Reputation: 645
Is there any library that abstracts away the asynchronous behavior of XHR requests? Was watching the below video.(Ember.js intro). Would be great if I can just get the asynchronous abstraction feature alone from Ember's router class. Also, any direction on how this is done would also be great
https://www.youtube.com/watch?v=1QHrlFlaXdI
(around 23:00 mins),
An example,
var model=[];
var obj = {
getModel: function(){
if(!model.length){
// sendRequest and store the response in model and
// return it
}else{
return model;
}
}
}
So, in this example, obj.getModel() should get me the model, irrespective of whether it is served from server or not.
Thanks!
Upvotes: 1
Views: 731
Reputation: 2366
One of the patterns designed to add a level of abstraction to sync/async behaviour is the Promises/A+ specification, and one popular implementation is Kris Kowal's Q
It lets you write async code that behaves in a predictable and easy to control manner.
an example from the readme:
return getUsername()
.then(function (username) {
return getUser(username);
})
.then(function (user) {
// if we get here without an error,
// the value returned here
// or the exception thrown here
// resolves the promise returned
// by the first line
});
where getUserName
is a function returning a promise.
So, in your case, it could be like:
getModel: function(){
var d = Q.defer();
if(!model.length){
// pass the `resolve` function as success callback to the ajax request.
// pass the `reject` function as fail callback to the ajax request.

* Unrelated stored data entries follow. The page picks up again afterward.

### config.mk
export PLATFORM = sky130hd
export DESIGN_NAME = hvn_lerp
export DESIGN_NICKNAME = d
export VERILOG_FILES = /design/src/hw/rtl/hvn_pkg.sv /design/src/hw/rtl/hvn_lerp.sv
export SDC_FILE = /design/constraint.sdc
export NUM_CORES = 1
export LEC_CHECK = 0
export BUFFER_PORTS_ARGS = -buffer_cell sky130_fd_sc_hd__buf_2
export CAP_MARGIN = 20
export CORE_MARGIN = 8
export CORE_UTILIZATION = 50
export CTS_CLUSTER_SIZE = 12
export DETAILED_ROUTE_END_ITERATION = 10
export PLACE_DENSITY = 0.77
export SETUP_SLACK_MARGIN = 0.5
export SYNTH_ARGS = -nofsm -noshare
export SYNTH_HDL_FRONTEND = slang
export SYNTH_SLANG_ARGS = --single-unit
### constraint.sdc
create_clock -name clk -period 17 [get_ports clk]
set_input_delay 1.7 -clock clk [delete_from_list [all_inputs] [get_ports clk]]
set_output_delay 1.7 -clock clk [all_outputs]
set_load 0.01 [all_outputs]
### src/hw/rtl/hvn_pkg.sv
// Shared types and constants of the hashed 3D value-noise unit.
package hvn_pkg;

    localparam int GRID_SIDE = 1024;
    localparam int IDX_W     = $clog2(GRID_SIDE);
    localparam int FRAC_BITS = 16;
    localparam int CELL_BITS = 8;
    // hash bits needed for the low 10 bits after the xor-shift by 13
    localparam int HASH_BITS = 23;
    localparam int HASH_OUT  = 10;

    localparam logic [31:0] HASH_MUL_A = 32'd374761393;
    localparam logic [31:0] HASH_MUL_B = 32'd668265263;
    localparam logic [31:0] HASH_MUL_C = 32'd2246822519;
    localparam logic [31:0] HASH_MUL_F = 32'd1274126177;

    localparam logic [31:0] ORIGIN_RESET  = 32'd0;
    localparam logic [31:0] SPACING_RESET = 32'd65536;
    localparam logic [31:0] SEED_RESET    = 32'd0;

    localparam logic [20:0] FADE_C6  = 21'd6;
    localparam logic [20:0] FADE_C15 = 21'd15;
    localparam logic [20:0] FADE_C10 = 21'd655360;

    typedef logic [31:0]            word_t;
    typedef logic [IDX_W-1:0]       idx_t;
    typedef logic [CELL_BITS-1:0]   cell_t;
    typedef logic [15:0]            frac_t;
    typedef logic [16:0]            weight_t;
    typedef logic [HASH_BITS-1:0]   hash_t;
    typedef logic signed [16:0]     noise_t;

    typedef enum logic [2:0] {
        REG_ORIGIN_X  = 3'd0,
        REG_ORIGIN_Y  = 3'd1,
        REG_ORIGIN_Z  = 3'd2,
        REG_SPACING_X = 3'd3,
        REG_SPACING_Y = 3'd4,
        REG_SPACING_Z = 3'd5,
        REG_SEED      = 3'd6
    } cfg_reg_t;

endpackage

### src/hw/rtl/hvn_lerp.sv
// Two-stage lerp a + floor(w * (b - a) / 2^16).
module hvn_lerp (
    input  logic             clk,
    input  logic             en,
    input  hvn_pkg::noise_t  a,
    input  hvn_pkg::noise_t  b,
    input  hvn_pkg::weight_t w,
    output hvn_pkg::noise_t  res
);
    import hvn_pkg::*;

    noise_t             a_reg;
    logic signed [35:0] prod_reg;
    noise_t             res_reg;

    logic signed [17:0] diff;
    logic signed [17:0] w_s;
    logic signed [35:0] prod_next;
    logic signed [19:0] step;
    logic signed [19:0] sum;

    assign diff      = {b[16], b} - {a[16], a};
    assign w_s       = {1'b0, w};
    assign prod_next = diff * w_s;

    // arithmetic shift floors; the sum stays between a and b
    assign step = prod_reg[35:16];
    assign sum  = {{3{a_reg[16]}}, a_reg} + step;

    always_ff @(posedge clk)
    begin
        if (en)
        begin
            a_reg    <= a;
            prod_reg <= prod_next;
            res_reg  <= sum[16:0];
        end
    end

    assign res = res_reg;

endmodule

==> impl_summary.txt <==
----------------------------------------------------
[Cells and area]
  Count of nets after finishing ... 1978
  Antenna diode count ... 0
  Number of fillers in the final layout ... 2424
  Share of cells above drive strength 1 ... 0.06754
  Area growth syn-to-layout ... 6.501%

[Placement]
  Half-perimeter wire length after detailed placement ... 25.13 mm
  IO buf count ... 69
  Final GP Congestion ... 0.8401

[Hold path]
  Worst Hold Launch ... prod_reg[16]
  Hold EP ... res[0]
  Hold Path Cell Cnt ... 1
  Type of the most critical hold path ... register to register

[Synthesis]
  Proportion of synthesized chip area in sequential cells ... 0.1107
  Post-synthesis average cell area ... 9.319 um^2
  Top area cells in the synthesized netlist ... fa_1 (42%), edfxtp_1 (11%), inv_1 (11%), ha_1 (10%), and2_1 (6.1%)
  Most used flip-flop cell after synthesis ... edfxtp_1
  Most repeated cell in the gate-level netlist after synthesis ... inv_1
  Nets in the synthesized netlist ... 1939
  Flip-flop and latch count after synthesis ... 51
  Number of instances in the synthesized netlist ... 1485
  Async set or reset register ratio after synthesis ... 0
  Yosys warning count ... 0
  Number of distinct standard cells referenced by the synthesized netlist ... 50
  Largest area contributor in the synthesized netlist ... fa_1
  Post-synth EDFFs ... 51
  Area share of the largest cell type after synthesis ... 0.4152
  Area of the mapped netlist ... 13840 um^2
  Ranking of synthesized cells by instance count ... inv_1 (391), fa_1 (287), nand2_1 (167)

[Worst setup path]
  Kind of end point of the critical path ... register
  Largest delay contributor family on the critical path ... compound AO/OA/AOI/OAI gates
  CP bufs+invs ... 5
  Worst reg-to-reg path cell count ... 12
  CP peak stage delay ... 0.59 ns
  Critical setup path kind ... input port to register
  Critical-path top delay cell ... a21oi_4
  Crit Reg-Reg Startpoint ... a_reg[0]
  Arr. time, crit path ... 10.67 ns
  Data required time at the worst endpoint ... 17.05 ns
  Worst R2R End ... res[14]
  Startpoint of the most critical setup path ... a[1]
  Highest net fanout along the worst path ... 17
  Kind of start point of the critical path ... input port
  Crit-path most repeated cell ... fa_1
  Register-to-register setup slack ... 13.91 ns

[Timing]
  Worst Skew ... 0.01040 ns
  Min Tclk post-route ... 10.62 ns
  Unrepaired setup endpoints after global routing ... no
  Slew margin rel. ... 0.2796
  Setup TNS ... 0 ns
  Endpoints failing hold ... 0
  Count of final max-slew check failures ... 0
  Final number of setup-violating endpoints ... 0
  Max Clk Rate ... 94.13 MHz
  Slew at the pin closest to its max-slew limit ... 1.081 ns
  Final period util ... 0.6249

[Floorplan]
  Die extent in y ... 182.4 um
  Placeable core region ... 27550 um^2
  Top Ports ... 70
  Core Rows ... 61
  Floorplan die area ... 33260 um^2
  Starting density of the core ... 0.5022
  Die X-Extent ... 182.4 um

[Clocking]
  TritonCTS clock tree ... yes
  Buffers inserted during post-CTS setup optimization ... 0
  Root Buffer Master ... clkbuf_16
  Number of buffers inserted for hold repair after clock tree synthesis ... 0
  H-Tree Level Count ... 2
  Worst-skew pair later-pin latency ... 0.30 ns
  Number of resized instances in the post-cts repair step ... 0
  Number of clock buffers inserted by TritonCTS ... 5
  Number of buffers on the longest clock path ... 2
  Clk slew on worst S/H paths ... 0.07 ns
  Total clock sinks ... 51

[GRT]
  Total GRT Usage ... 0.1935
  M1 GR Usage ... 0.2373
  Remaining global-route overflow ... 0
  Met3 usage in global routing ... 0.02764
  Largest net degree at the start of global routing ... 52
  Wire length of the first global-routing pass ... 52.36 mm
  Global-route met2 utilization ... 0.3537
  Number of global-route vias before repair ... 10910
  Number of antenna violations at the first check in global routing ... 1
  Routing layer with the top usage in global route ... met2

[Status]
  Run status ... finished clean

[Run]
  # Max-Cap Violations ... 0

[Routing]
  Post-route ant nets ... 0
  Sum of routed wire length over all layers ... 30.52 mm
  Via count normalized by instance count ... 5.139
  DRC violations left ... 0
  Number of design-rule violations left by the first detailed-router iteration ... 565
  Vias ... 9779
  Detail-routed net length per standard cell ... 16.04 um
  Number of optimization iterations in the first detailed-route pass ... 5

----------------------------------------------------
per-layer routing:
layer	routed length (um)	vias to the layer above
met5	0	-
met4	543	0
met3	1465	56
met2	15910	295
met1	12600	4938
li1	-	4490
metrics by stage:
step                      hold WS, ns  std cells    util  cell area, um^2  setup WS, ns
after CTS                      0.5479       1903  0.5349            14740         6.400
after detailed placement       0.5325       1895  0.5298            14600         6.081
after global placement         0.5190       1895  0.5298            14600         6.285
final                          0.5449       1903  0.5349            14740         6.377
after global routing           0.5903       1903  0.5349            14740         5.926
after floorplan                0.5128       1485       -            13840         7.399
area by class of cell:
type                       count  area, um^2  area share
clock buffer                   6       128.9    0.008744
clock inverter                 2       12.51   0.0008490
inverter                     391        1468     0.09958
multi-input combinational    994       10690      0.7253
sequential                    51        1531      0.1039
tap                          378       473.0     0.03209
timing repair buffer          81       435.4     0.02954
worst max-delay path by stage:
stage | endpoint | slack (ns) | cells past startpoint
CTS | prod_reg[32] | 6.40 | 31
detailed placement | prod_reg[32] | 6.08 | 31
global route | prod_reg[32] | 5.93 | 31
global placement | prod_reg[32] | 6.29 | 31
floorplan | prod_reg[32] | 7.40 | 30
finish | prod_reg[32] | 6.38 | 31
placed cells by master (no fill, tap or decap), types with 3 or more instances in the layout:
cell type    n
o31a_1       4
nor2_1      28
clkbuf_16    5
xnor2_1     40
a31oi_1      3
nand3_1     11
edfxtp_1    51
inv_1      391
buf_2       69
buf_4       12
xor2_1       9
or3_1        5
nand4_1      4
mux2_2       7
mux2i_1     10
nor3_1      13
o21a_1       8
nand2b_1    24
a221oi_1     3
nor2b_1     17
and3_1       5
nand2_1    167
a21o_1      15
a21boi_0     4
a211oi_1     6
fa_1       287
and2_1     134
ha_1       114
xnor2_2      4
a21oi_1     21
o21ai_0     24
logic make-up (layout without fill, tap and decap cells):
family,count (synthesis),after routing,synth area share
compound gates,102,102,0.04865
mux,18,18,0.01374
simple gates,417,417,0.1523
xor+xnor,55,55,0.03580
flops,51,51,0.1107
buf+inv,440,480,0.1199
fa+ha+maj,402,402,0.5190
Power is not shown: default switching activity piles up to over one toggle a cycle in this logic, so the estimate is an artifact.
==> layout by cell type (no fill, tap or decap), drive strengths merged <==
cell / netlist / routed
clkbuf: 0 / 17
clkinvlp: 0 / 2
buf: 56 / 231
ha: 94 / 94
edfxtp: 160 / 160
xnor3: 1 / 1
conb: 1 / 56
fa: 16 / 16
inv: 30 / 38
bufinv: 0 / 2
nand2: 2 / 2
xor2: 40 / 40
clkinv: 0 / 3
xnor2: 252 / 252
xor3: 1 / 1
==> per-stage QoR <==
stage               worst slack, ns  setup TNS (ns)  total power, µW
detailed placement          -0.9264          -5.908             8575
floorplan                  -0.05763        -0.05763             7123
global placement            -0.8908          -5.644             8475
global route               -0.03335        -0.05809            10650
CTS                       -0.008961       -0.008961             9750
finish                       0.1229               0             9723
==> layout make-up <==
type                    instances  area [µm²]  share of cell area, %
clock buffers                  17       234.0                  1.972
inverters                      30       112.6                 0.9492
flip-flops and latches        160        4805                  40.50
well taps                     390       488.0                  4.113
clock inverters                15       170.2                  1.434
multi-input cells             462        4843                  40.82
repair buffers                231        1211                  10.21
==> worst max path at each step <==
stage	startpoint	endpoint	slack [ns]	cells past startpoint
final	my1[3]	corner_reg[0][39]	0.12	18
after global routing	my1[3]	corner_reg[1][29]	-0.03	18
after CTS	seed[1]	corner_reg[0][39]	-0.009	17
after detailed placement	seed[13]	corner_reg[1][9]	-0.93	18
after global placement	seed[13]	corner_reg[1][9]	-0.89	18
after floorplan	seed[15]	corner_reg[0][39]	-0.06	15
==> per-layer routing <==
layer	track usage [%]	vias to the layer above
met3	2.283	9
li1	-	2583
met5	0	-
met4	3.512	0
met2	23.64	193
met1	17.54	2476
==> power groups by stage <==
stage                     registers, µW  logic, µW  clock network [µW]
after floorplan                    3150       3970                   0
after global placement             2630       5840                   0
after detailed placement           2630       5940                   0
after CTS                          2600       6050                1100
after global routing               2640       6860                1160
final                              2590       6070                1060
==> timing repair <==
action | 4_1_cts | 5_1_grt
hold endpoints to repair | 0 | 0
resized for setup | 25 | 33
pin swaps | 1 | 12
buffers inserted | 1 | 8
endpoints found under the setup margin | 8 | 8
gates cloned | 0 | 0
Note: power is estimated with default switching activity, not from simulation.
$ cat config.mk
export PLATFORM = sky130hd
export DESIGN_NAME = hvn_axis
export DESIGN_NICKNAME = d
export VERILOG_FILES = /design/src/hw/rtl/hvn_pkg.sv /design/src/hw/rtl/hvn_axis.sv
export SDC_FILE = /design/constraint.sdc
export NUM_CORES = 2
export LEC_CHECK = 0
export BUFFER_PORTS_ARGS = -buffer_cell sky130_fd_sc_hd__buf_2
export CORE_MARGIN = 10
export CORE_UTILIZATION = 55
export CTS_BUF_LIST = sky130_fd_sc_hd__clkbuf_16
export CTS_CLUSTER_DIAMETER = 30
export DETAILED_ROUTE_END_ITERATION = 12
export PLACE_DENSITY = 0.78
export SLEW_MARGIN = 20
export SYNTH_ARGS = -nofsm -noshare
export SYNTH_HDL_FRONTEND = slang
export SYNTH_SLANG_ARGS = --single-unit
$ cat constraint.sdc
create_clock -name clk -period 6.7 [get_ports clk]
set_input_delay 0.67 -clock clk [delete_from_list [all_inputs] [get_ports clk]]
set_output_delay 0.67 -clock clk [all_outputs]
set_load 0.01 [all_outputs]
$ cat src/hw/rtl/hvn_pkg.sv
// Shared types and constants of the hashed 3D value-noise unit.
package hvn_pkg;

    localparam int GRID_SIDE = 1024;
    localparam int IDX_W     = $clog2(GRID_SIDE);
    localparam int FRAC_BITS = 16;
    localparam int CELL_BITS = 8;
    // hash bits needed for the low 10 bits after the xor-shift by 13
    localparam int HASH_BITS = 23;
    localparam int HASH_OUT  = 10;

    localparam logic [31:0] HASH_MUL_A = 32'd374761393;
    localparam logic [31:0] HASH_MUL_B = 32'd668265263;
    localparam logic [31:0] HASH_MUL_C = 32'd2246822519;
    localparam logic [31:0] HASH_MUL_F = 32'd1274126177;

    localparam logic [31:0] ORIGIN_RESET  = 32'd0;
    localparam logic [31:0] SPACING_RESET = 32'd65536;
    localparam logic [31:0] SEED_RESET    = 32'd0;

    localparam logic [20:0] FADE_C6  = 21'd6;
    localparam logic [20:0] FADE_C15 = 21'd15;
    localparam logic [20:0] FADE_C10 = 21'd655360;

    typedef logic [31:0]            word_t;
    typedef logic [IDX_W-1:0]       idx_t;
    typedef logic [CELL_BITS-1:0]   cell_t;
    typedef logic [15:0]            frac_t;
    typedef logic [16:0]            weight_t;
    typedef logic [HASH_BITS-1:0]   hash_t;
    typedef logic signed [16:0]     noise_t;

    typedef enum logic [2:0] {
        REG_ORIGIN_X  = 3'd0,
        REG_ORIGIN_Y  = 3'd1,
        REG_ORIGIN_Z  = 3'd2,
        REG_SPACING_X = 3'd3,
        REG_SPACING_Y = 3'd4,
        REG_SPACING_Z = 3'd5,
        REG_SEED      = 3'd6
    } cfg_reg_t;

endpackage

$ cat src/hw/rtl/hvn_axis.sv
// One axis: position, cell split, partial corner hashes and quintic fade weight.
module hvn_axis (
    input  logic             clk,
    input  logic             en,
    input  hvn_pkg::idx_t    g,
    input  hvn_pkg::word_t   origin,
    input  hvn_pkg::word_t   spacing,
    input  hvn_pkg::word_t   hash_mul,
    output hvn_pkg::hash_t   m0,
    output hvn_pkg::hash_t   m1,
    output hvn_pkg::weight_t weight
);
    import hvn_pkg::*;

    word_t   prod_reg;
    cell_t   cell_reg;
    frac_t   frac_reg;
    hash_t   m0_reg, m1_reg;
    frac_t   t3_reg, sq_reg;
    frac_t   cube_reg;
    logic [19:0] inner_reg;
    weight_t weight_reg;

    word_t       prod_next, pos;
    frac_t       frac_next;
    logic [8:0]  cell_lo, cell_hi;
    word_t       m0_full, m1_full;
    logic [31:0] sq_full, cube_full;
    logic [20:0] inner_full;
    logic [35:0] weight_full;

    // stage 1: index times spacing, low 32 bits
    assign prod_next = word_t'(g) * spacing;

    // stage 2: position, cell, fraction rescaled to Q0.16
    assign pos = origin + prod_reg;

    if (FRAC_BITS >= 16) begin : g_frac_wide
        assign frac_next = pos[FRAC_BITS-1 -: 16];
    end else begin : g_frac_narrow
        assign frac_next = {pos[FRAC_BITS-1:0], {(16-FRAC_BITS){1'b0}}};
    end

    // stage 3: near/far corner hash terms, fraction squared
    assign cell_lo = {1'b0, cell_reg};
    assign cell_hi = cell_lo + 9'd1;
    assign m0_full = word_t'(cell_lo) * hash_mul;
    assign m1_full = word_t'(cell_hi) * hash_mul;
    assign sq_full = 32'(frac_reg) * 32'(frac_reg);

    // stage 4: cube and inner polynomial (always positive)
    assign cube_full  = 32'(sq_reg) * 32'(t3_reg);
    assign inner_full = FADE_C6 * 21'(sq_reg) + FADE_C10 - FADE_C15 * 21'(t3_reg);

    // stage 5: weight
    assign weight_full = 36'(cube_reg) * 36'(inner_reg);

    always_ff @(posedge clk)
    begin
        if (en)
        begin
            prod_reg   <= prod_next;
            cell_reg   <= pos[FRAC_BITS +: CELL_BITS];
            frac_reg   <= frac_next;
            m0_reg     <= m0_full[HASH_BITS-1:0];
            m1_reg     <= m1_full[HASH_BITS-1:0];
            t3_reg     <= frac_reg;
            sq_reg     <= sq_full[31:16];
            cube_reg   <= cube_full[31:16];
            inner_reg  <= inner_full[19:0];
            weight_reg <= weight_full[32:16];
        end
    end

    assign m0     = m0_reg;
    assign m1     = m1_reg;
    assign weight = weight_reg;

endmodule

==> results.cfg <==
[global_routing]
grt_util_all_layers_pct = 22.3
grt_max_degree = 139
grt_pass1_wl_um = 182000
grt_antenna_before_repair = 11
grt_overflow_total = 0
grt_pass1_vias = 37554

[floorplan]
ioPinCount = 171
die_y_um = 315
fp-row-count = 108
dieWidth_um = 315
start_util_pct = 55.4
core-area_sq_um = 86600
die_area_sq_um = 99500

[synth]
yosysSeqAreaShare_pct = 11.2
synthCells = 5038
yosys-top-cells-count = 1,152 x inv_1, 1,002 x fa_1, 659 x nand2_1
async_flop_share_pct = 0
synth_xor_area_share_pct = 3.78
synthDistinctLibCells = 71
synth_nets = 6618
yosys.area_share.adder_pct = 54.1
yosysTopAreaCell = fa_1
synth_area_per_cell_sq_um = 9.53
yosysMostFrequentCell = inv_1
yosys.area.top_type_share_pct = 41.8
synthFlopType = edfxtp_1
synth_top_family_by_area = adder cells
yosys.area_share.simple_pct = 15.6
yosys_warnings = 0
synth.area.mux_share_pct = 0.0860
ys_ff_latch = 179
yosys-top-cells-area = fa_1 42%, ha_1 12%, edfxtp_1 11%, inv_1 9.0%, and2_1 6.7%
syn_area_sq_um = 48000
synth_edf_count = 179
synth_compound_area_share_pct = 4.87

[clock_tree]
cts.sinks = 179
clockRootBuffer = clkbuf_16
cts_buffer_depth = 2
cts_buffers = 17
clkTransAtPathRegs_ns = 0.08
clock_latency_ns = 0.51
h-tree-depth = 4
cts_tree = yes

[sta]
finalSetupTns_ns = 0
slew_headroom_pct = 42.2
setup_viol = 0
timing.final.crit_share_pct = 95.6
drv_slew = 0
fmax_ghz = 0.156
skew_ns = 0.0206
fin_crit_ns = 6.41
worst_pin_slew_ns = 0.867
hold_viol = 0
rsz0062_at_grt = no

[layout]
post-route-util_pct = 59.1
fin_area_sq_um = 51200
drive_above_1_share_pct = 6.69
syn_to_final_growth_pct = 6.58
nNetsFinal = 6737
fillers = 7127
largest_reg_flops = 24

[placed_design]
place.port_buffers = 145
placed_area_sq_um = 50300
hpwl_um = 86200
place_congestion = 0.878

[worst_setup_path]
path_buf_inv = 6
endpoint_kind = flip-flop
crit_chain = and2_1 -> fa_1 -> inv_1 -> fa_1 -> fa_1 -> inv_1 -> fa_1 -> fa_1 -> inv_1 -> fa_1 -> inv_1 -> ha_1 -> a211oi_1 -> o21ai_0 -> a21oi_1 -> o21ai_1 -> buf_4 -> nor3_2 -> o31ai_1 -> buf_4 -> a21o_1 -> a21oi_1 -> xnor2_1
path_max_fanout = 9
setup.worst_path.start = sq_reg[7]$_DFFE_PP_
path_class = flip-flop to flip-flop
critPathMaxStageDelay_ns = 0.56
r2r_start = sq_reg[7]$_DFFE_PP_
crit_arrival_ns = 6.66
cp-start-kind = flip-flop
crit_slowest_cell = edfxtp_1
required_ns = 6.95
cp_top_family = adder cells
critical_path.most_common_cell = fa_1

[detailed_routing]
vias = 33622
drc = 0
viasPerCell = 5.31
drt_pre_antenna_iters = 6
wl_per_cell_um = 16.6
ant_nets = 0
initialDrtViolationCount = 1711
wl_um = 105000

[worst_hold_path]
min_path_type = input pin to flip-flop
worstHoldStart = origin[0]

[run_status]
status = finished clean

[run]
max_cap_violations = 0
[timing repair]
action / in CTS / in global routing
endpoints found under the setup margin: 0 / 12
setup buffers: 0 / 27
hold buffers: 0 / 0
resized for setup: 0 / 4
endpoints found under the hold margin: 0 / 0
[stage by stage]
| step | instances | hold WS (ns) | worst slack, ns |
|---|---|---|---|
| final | 6328 | 0.509 | 0.295 |
| after global routing | 6327 | 0.494 | 0.0173 |
| after global placement | 6266 | 0.556 | 0.250 |
| after floorplan | 5038 | 0.421 | 0.633 |
| after detailed placement | 6266 | 0.546 | 0.106 |
| after CTS | 6297 | 0.484 | 0.0729 |
[cells by family (layout without fill, tap and decap cells)]
kind of cell / after synthesis / after routing
AOI/OAI and AO/OA: 335 / 335
DFF: 179 / 179
muxes: 4 / 4
xor gates and xnor gates: 207 / 207
adders and majority gates: 1472 / 1472
buffers and inverters: 1334 / 1465
and+or+nand+nor: 1507 / 1507
other: 0 / 4
[layout make-up]
| type | instances | area [sq um] | share of cell area [%] |
|---|---|---|---|
| multi-input combinational | 3525 | 37600 | 73.5 |
| sequential | 179 | 5380 | 10.5 |
| inverter | 1152 | 4320 | 8.45 |
| timing repair buffer | 282 | 1790 | 3.50 |
| tap | 1155 | 1450 | 2.83 |
| clock buffer | 17 | 425 | 0.832 |
| clock inverter | 14 | 169 | 0.330 |
| antenna | 4 | 10.0 | 0.0196 |
[placed cells by master, fill, tap and decap left out, drive strengths merged, types with 14 or more instances in the layout]
| master | n |
|---|---|
| a211oi | 18 |
| a21o | 34 |
| a21oi | 98 |
| and2 | 512 |
| and3 | 17 |
| buf | 281 |
| clkbuf | 18 |
| edfxtp | 179 |
| fa | 1002 |
| ha | 470 |
| inv | 1158 |
| nand2 | 659 |
| nand2b | 42 |
| nand3 | 30 |
| nor2 | 94 |
| nor2b | 76 |
| nor3 | 37 |
| o21a | 27 |
| o21ai | 51 |
| o21bai | 14 |
| xnor2 | 157 |
| xor2 | 50 |
[layer usage]
layer	GRT usage [%]	vias up	share of wire [%]
li1	-	15336	-
met1	28.1	17003	40
met2	39.3	1072	51
met3	3.58	197	6.5
met4	6.50	14	2.4
met5	0	-	0.10
[worst reg2reg max path, cell delays in order (launching register included)]
cell and delay, ns:
edfxtp_1 0.56, and2_1 0.24, fa_1 0.54, inv_1 0.05, fa_1 0.39, fa_1 0.55
inv_1 0.05, fa_1 0.52, fa_1 0.50, inv_1 0.05, fa_1 0.47, inv_1 0.04
ha_1 0.28, a211oi_1 0.25, o21ai_0 0.12, a21oi_1 0.15, o21ai_1 0.09, buf_4 0.17
nor3_2 0.29, o31ai_1 0.20, buf_4 0.18, a21o_1 0.19, a21oi_1 0.19, xnor2_1 0.09
[worst paths after layout]
check,endpoint,slack [ns],cells past startpoint
hold reg to reg,frac_reg[0]$_DFFE_PP_,0.57,1
hold / removal,frac_reg[0]$_DFFE_PP_,0.51,2
setup / recovery,cube_reg[13]$_DFFE_PP_,0.29,23
setup reg to reg,cube_reg[13]$_DFFE_PP_,0.29,23
Power is not shown: default switching activity piles up to over one toggle a cycle in this logic, so the estimate is an artifact.
--- src/sv/miller_rabin_single_base_test_assert.svh ---
// Assertion macros shared by the primality test modules.
// Needs nothing but the clock and reset names passed in.
`ifndef MILLER_RABIN_SINGLE_BASE_TEST_ASSERT_SVH
`define MILLER_RABIN_SINGLE_BASE_TEST_ASSERT_SVH

// implication checked on every rising clock edge outside reset
`define MR_ASSERT_IMP(label, clk, rstn, lhs, rhs) \
    label: assert property (@(posedge clk) disable iff (!rstn) (lhs) |-> (rhs)) \
        else $error("assertion failed");

// implication whose right side is checked on the next rising clock edge
`define MR_ASSERT_NEXT(label, clk, rstn, lhs, rhs) \
    label: assert property (@(posedge clk) disable iff (!rstn) (lhs) |=> (rhs)) \
        else $error("assertion failed");

`endif

--- src/sv/mrsbt_pkg.sv ---
// Shared types and command encodings for the primality test.
// No dependencies.
package mrsbt_pkg;

    typedef enum logic [3:0] {
        ST_IDLE,
        ST_CHECK,
        ST_SPLIT,
        ST_POW_STEP,
        ST_MUL_WAIT,
        ST_POW_TEST,
        ST_SQ_START,
        ST_SQ_WAIT,
        ST_SQ_TEST,
        ST_DONE
    } state_t;

    // datapath operation selects
    typedef enum logic [2:0] {
        OP_NONE,
        OP_LOAD,
        OP_SHIFT_D,
        OP_MUL_ACC,
        OP_MUL_BASE,
        OP_MUL_X,
        OP_INIT_X
    } op_t;

    // multiplier operand pairs, sampled when a product is launched
    typedef enum logic [1:0] {
        SEL_BASE_ACC,
        SEL_BASE_SQ,
        SEL_X_SQ
    } mul_sel_t;

    typedef struct packed {
        op_t      op;
        mul_sel_t mul_sel;
        logic     start_mul;
        logic     set_result;
        logic     result_val;
    } cmd_t;

    typedef struct packed {
        logic n_small;     // n <= 3
        logic n_le1;
        logic n_even;
        logic d_odd;
        logic e_gt1;
        logic e_odd;
        logic mul_busy;
        logic x_one;
        logic x_nm1;
        logic s_gt1;
    } status_t;

endpackage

ajaxGetModel(url, d.resolve, d.reject)
} else {
d.resolve(existingModel);
}
return d.promise;
}
then you can
getModel().then(function(modelObject) { ... } );
This way, the consumer of your API will not need bother about whether your implementations are sync or async, since it's always handled in a consistent way.
Edit:
OK, so I dug around a bit in the source of Ember and found that Ember do indeed implement a form of promises API in the sub-module ember-runtime
in a class called Deferred
, which i suspect is what is used in your question.